* _EXERCISE GOAL_: Using the entries below, write out the line with "logic [24:0] ax, an;", the line with "for (int i = 12; i < 25; i++)", and every line in between, exactly as each is written.

---------- LISTED RECORDS

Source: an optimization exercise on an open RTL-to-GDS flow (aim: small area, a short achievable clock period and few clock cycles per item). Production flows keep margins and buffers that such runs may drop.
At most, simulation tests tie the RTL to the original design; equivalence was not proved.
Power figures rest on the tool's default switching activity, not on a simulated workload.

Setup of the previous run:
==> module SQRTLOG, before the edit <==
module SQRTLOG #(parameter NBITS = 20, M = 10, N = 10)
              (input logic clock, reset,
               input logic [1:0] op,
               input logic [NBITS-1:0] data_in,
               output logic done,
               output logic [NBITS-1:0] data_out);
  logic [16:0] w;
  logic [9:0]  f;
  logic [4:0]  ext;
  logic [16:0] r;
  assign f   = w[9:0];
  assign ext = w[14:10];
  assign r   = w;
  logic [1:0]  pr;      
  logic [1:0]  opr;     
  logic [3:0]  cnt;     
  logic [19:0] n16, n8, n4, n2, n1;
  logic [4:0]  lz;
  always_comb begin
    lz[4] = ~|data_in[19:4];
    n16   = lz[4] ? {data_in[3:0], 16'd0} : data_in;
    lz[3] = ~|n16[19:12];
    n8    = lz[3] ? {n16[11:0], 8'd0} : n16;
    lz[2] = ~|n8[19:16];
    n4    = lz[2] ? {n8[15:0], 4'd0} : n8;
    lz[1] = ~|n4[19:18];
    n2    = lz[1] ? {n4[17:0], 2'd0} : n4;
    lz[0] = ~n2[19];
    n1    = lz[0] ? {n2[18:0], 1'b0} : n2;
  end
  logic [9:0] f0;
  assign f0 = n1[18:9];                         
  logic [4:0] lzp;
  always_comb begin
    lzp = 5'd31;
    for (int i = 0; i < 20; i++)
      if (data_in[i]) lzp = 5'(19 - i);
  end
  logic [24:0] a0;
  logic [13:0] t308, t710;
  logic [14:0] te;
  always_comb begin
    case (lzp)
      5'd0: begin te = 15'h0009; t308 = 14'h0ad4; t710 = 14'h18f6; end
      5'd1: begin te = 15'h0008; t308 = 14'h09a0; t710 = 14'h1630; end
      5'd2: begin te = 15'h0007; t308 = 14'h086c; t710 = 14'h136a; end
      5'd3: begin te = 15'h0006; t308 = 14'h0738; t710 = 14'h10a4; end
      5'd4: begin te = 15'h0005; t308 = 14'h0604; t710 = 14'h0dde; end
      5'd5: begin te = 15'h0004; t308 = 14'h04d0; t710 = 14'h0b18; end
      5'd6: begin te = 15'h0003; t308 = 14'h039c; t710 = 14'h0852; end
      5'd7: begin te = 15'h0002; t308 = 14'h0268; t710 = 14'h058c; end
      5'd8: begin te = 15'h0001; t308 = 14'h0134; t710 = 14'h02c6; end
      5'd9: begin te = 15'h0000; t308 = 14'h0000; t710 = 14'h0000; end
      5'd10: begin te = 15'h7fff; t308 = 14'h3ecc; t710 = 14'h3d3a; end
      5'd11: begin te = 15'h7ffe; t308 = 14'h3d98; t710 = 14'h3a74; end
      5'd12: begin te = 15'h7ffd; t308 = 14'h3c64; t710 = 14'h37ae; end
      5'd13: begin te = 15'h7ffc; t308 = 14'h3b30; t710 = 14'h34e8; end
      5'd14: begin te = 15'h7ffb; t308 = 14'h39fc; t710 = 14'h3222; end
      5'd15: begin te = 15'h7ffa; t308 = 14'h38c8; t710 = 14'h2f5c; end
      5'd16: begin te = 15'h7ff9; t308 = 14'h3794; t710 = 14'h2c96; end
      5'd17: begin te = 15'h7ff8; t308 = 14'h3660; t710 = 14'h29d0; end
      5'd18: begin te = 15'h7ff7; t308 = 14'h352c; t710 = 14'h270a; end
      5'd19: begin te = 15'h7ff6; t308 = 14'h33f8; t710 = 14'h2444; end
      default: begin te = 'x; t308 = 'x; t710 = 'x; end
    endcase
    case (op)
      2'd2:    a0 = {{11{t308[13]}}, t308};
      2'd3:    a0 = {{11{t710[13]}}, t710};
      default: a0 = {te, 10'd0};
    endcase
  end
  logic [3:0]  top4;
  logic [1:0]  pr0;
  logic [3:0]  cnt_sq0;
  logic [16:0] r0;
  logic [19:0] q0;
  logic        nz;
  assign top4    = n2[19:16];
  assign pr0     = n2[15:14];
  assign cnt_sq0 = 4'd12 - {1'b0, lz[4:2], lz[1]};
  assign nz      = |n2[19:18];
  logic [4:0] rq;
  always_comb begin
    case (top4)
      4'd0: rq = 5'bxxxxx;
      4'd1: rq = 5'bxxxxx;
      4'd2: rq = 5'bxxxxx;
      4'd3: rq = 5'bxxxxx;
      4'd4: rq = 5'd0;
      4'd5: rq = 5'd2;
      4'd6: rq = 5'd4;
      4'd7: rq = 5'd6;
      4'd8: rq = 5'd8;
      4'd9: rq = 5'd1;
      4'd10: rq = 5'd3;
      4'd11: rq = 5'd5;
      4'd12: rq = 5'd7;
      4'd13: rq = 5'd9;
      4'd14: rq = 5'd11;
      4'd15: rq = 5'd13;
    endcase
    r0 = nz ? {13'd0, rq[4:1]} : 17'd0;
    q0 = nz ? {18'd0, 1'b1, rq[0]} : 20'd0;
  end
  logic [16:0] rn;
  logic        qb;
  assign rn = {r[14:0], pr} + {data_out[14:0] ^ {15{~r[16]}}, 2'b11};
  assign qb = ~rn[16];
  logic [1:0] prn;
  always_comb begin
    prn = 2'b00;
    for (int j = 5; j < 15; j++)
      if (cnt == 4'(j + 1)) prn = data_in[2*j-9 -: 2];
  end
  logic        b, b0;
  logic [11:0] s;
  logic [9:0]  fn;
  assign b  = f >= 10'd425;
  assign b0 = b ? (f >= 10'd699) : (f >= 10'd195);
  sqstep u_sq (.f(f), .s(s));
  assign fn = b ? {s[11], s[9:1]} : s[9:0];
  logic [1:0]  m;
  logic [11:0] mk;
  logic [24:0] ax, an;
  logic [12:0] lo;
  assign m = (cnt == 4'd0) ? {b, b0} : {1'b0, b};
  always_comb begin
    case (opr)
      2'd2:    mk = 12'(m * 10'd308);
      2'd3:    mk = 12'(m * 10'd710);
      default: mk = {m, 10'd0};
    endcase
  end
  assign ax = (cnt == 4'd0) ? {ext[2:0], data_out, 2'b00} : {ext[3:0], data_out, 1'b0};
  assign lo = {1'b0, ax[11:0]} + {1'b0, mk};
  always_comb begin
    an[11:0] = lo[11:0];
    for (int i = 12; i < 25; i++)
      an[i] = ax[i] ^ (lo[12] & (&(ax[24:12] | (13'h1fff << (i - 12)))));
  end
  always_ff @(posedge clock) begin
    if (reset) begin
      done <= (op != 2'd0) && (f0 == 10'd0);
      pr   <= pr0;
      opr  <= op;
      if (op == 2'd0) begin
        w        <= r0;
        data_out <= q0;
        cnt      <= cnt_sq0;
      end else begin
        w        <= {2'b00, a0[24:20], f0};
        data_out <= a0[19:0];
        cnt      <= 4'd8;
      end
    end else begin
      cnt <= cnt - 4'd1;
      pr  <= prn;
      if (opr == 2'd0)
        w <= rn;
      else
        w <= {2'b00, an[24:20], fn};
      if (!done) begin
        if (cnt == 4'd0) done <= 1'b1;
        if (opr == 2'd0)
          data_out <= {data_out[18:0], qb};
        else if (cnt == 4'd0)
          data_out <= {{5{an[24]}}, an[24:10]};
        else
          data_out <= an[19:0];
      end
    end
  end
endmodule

--------------------
---------- LISTED RECORDS

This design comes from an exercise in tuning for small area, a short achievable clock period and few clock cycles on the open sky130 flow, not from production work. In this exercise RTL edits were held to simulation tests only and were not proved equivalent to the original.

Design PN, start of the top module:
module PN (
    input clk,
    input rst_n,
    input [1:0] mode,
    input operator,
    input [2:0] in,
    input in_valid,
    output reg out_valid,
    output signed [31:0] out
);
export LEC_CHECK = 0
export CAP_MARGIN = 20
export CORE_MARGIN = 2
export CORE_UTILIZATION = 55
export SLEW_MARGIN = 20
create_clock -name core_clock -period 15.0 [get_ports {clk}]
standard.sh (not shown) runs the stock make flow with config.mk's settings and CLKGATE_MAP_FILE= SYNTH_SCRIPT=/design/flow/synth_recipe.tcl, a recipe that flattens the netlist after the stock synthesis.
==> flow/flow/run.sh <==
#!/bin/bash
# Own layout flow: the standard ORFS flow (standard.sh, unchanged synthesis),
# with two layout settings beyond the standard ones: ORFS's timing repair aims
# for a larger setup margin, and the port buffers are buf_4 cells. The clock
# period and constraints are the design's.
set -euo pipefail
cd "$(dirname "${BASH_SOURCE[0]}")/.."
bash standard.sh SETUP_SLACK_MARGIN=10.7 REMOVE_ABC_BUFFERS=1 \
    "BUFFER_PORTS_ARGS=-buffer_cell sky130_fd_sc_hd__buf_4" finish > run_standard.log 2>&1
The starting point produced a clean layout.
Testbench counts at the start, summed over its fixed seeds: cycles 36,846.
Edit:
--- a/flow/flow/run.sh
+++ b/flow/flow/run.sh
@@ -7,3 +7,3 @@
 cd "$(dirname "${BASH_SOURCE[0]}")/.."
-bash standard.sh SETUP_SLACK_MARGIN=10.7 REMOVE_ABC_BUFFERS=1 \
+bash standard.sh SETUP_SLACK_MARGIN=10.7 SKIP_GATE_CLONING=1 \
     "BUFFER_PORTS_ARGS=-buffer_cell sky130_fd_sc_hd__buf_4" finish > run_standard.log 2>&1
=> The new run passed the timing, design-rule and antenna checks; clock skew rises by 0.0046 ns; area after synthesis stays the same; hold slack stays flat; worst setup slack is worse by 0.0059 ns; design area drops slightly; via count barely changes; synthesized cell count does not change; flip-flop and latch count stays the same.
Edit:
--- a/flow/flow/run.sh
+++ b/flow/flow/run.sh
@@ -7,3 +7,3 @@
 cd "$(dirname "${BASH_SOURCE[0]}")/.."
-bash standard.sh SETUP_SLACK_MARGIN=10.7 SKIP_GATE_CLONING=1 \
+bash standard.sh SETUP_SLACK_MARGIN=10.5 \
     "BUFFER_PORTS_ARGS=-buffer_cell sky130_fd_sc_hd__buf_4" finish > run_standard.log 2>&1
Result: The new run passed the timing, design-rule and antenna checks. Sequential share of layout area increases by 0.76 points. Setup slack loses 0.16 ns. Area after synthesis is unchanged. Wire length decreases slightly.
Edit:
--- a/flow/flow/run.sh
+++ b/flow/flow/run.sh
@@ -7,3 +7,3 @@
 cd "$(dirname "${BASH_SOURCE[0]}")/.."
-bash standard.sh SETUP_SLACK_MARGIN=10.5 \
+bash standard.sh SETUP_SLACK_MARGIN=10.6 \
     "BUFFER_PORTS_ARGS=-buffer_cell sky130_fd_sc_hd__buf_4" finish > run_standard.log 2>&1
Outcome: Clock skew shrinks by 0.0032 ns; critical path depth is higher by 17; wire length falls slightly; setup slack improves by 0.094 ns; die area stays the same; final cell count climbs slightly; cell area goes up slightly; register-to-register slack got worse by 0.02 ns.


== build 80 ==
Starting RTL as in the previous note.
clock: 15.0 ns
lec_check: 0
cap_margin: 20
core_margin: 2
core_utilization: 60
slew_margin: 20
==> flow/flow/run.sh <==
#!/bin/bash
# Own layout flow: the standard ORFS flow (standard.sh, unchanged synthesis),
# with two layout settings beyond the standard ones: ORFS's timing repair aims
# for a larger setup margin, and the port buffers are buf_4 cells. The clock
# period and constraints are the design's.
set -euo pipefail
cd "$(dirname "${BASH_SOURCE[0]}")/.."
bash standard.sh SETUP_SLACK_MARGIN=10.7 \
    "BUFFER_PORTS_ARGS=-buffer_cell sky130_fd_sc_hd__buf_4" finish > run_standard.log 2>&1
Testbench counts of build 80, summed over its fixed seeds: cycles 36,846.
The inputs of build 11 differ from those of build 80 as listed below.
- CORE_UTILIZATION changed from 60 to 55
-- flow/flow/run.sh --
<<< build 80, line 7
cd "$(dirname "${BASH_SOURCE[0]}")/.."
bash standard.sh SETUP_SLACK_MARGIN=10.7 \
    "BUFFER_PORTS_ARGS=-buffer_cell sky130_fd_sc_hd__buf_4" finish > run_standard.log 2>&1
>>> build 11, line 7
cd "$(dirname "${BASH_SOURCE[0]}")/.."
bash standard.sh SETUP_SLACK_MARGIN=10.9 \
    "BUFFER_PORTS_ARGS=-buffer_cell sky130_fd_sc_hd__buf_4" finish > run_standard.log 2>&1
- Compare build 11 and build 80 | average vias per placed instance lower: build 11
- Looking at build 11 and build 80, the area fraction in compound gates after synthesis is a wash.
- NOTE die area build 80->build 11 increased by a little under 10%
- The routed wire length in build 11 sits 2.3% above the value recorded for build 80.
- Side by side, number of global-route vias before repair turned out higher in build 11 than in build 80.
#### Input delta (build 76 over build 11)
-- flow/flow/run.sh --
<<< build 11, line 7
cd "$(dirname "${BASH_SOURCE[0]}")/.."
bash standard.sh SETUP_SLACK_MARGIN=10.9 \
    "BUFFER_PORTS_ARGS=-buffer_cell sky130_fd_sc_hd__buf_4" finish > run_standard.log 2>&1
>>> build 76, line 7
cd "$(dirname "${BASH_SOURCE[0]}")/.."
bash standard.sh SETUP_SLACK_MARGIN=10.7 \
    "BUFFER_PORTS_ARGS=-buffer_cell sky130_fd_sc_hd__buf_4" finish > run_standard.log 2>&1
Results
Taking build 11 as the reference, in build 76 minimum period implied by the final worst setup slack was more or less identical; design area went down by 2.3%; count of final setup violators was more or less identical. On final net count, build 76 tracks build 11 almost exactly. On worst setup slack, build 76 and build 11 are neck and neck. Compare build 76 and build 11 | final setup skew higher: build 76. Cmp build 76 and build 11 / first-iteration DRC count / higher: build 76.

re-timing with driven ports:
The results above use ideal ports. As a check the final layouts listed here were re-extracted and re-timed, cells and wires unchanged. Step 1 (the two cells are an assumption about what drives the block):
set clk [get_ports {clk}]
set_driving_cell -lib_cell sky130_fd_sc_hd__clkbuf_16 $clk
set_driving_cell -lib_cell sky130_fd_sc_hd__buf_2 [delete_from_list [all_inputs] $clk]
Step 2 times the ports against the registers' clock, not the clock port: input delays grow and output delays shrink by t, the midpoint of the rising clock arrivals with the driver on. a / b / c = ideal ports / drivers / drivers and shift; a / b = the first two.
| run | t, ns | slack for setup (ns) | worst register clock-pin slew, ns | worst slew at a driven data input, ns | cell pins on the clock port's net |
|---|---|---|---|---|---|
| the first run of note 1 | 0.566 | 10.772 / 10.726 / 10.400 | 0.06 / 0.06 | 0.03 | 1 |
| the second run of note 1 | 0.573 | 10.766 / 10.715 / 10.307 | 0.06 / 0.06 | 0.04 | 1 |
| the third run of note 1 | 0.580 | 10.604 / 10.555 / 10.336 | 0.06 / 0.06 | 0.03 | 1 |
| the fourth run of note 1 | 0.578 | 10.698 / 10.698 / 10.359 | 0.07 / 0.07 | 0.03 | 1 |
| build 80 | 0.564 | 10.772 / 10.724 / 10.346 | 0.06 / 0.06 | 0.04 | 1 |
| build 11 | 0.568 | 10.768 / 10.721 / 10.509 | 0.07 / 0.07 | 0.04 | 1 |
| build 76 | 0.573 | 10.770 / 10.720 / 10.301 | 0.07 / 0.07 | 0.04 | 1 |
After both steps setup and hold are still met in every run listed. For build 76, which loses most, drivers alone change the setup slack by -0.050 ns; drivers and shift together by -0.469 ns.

--------------------
---------- LISTED RECORDS

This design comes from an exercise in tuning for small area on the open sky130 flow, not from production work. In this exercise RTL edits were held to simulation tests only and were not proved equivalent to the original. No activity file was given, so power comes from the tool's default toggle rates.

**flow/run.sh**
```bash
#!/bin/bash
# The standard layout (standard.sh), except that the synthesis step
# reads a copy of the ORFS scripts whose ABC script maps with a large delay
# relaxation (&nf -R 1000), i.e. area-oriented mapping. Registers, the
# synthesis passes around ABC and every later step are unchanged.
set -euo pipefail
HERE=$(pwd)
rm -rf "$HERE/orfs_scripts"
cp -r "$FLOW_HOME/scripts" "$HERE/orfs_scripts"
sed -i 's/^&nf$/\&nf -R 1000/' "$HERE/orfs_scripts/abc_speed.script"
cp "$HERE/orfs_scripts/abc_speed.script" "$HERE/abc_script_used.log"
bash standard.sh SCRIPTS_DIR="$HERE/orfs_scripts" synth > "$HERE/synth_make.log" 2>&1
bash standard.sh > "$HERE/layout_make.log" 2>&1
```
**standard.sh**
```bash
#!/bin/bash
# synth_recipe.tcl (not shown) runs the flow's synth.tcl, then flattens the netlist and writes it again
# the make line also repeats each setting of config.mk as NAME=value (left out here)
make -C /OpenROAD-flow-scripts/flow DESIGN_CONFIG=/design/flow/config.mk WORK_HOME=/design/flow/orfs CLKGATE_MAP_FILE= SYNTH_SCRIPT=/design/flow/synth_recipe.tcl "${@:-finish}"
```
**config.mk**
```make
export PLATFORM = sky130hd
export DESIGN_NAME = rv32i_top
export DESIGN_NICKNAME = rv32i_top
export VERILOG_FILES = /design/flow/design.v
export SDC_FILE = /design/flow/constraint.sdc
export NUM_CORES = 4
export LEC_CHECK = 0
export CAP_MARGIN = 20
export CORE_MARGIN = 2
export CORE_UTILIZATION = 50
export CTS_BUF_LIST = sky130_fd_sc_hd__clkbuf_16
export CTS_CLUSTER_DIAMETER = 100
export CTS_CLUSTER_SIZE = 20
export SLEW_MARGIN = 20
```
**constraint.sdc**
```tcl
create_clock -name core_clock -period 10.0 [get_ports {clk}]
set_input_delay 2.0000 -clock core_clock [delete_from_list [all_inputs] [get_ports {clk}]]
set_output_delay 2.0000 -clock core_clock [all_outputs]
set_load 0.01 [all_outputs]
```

--------------------

* _TASK OUTPUT_:
  logic [24:0] ax, an;
  logic [12:0] lo;
  assign m = (cnt == 4'd0) ? {b, b0} : {1'b0, b};
  always_comb begin
    case (opr)
      2'd2:    mk = 12'(m * 10'd308);
      2'd3:    mk = 12'(m * 10'd710);
      default: mk = {m, 10'd0};
    endcase
  end
  assign ax = (cnt == 4'd0) ? {ext[2:0], data_out, 2'b00} : {ext[3:0], data_out, 1'b0};
  assign lo = {1'b0, ax[11:0]} + {1'b0, mk};
  always_comb begin
    an[11:0] = lo[11:0];
    for (int i = 12; i < 25; i++)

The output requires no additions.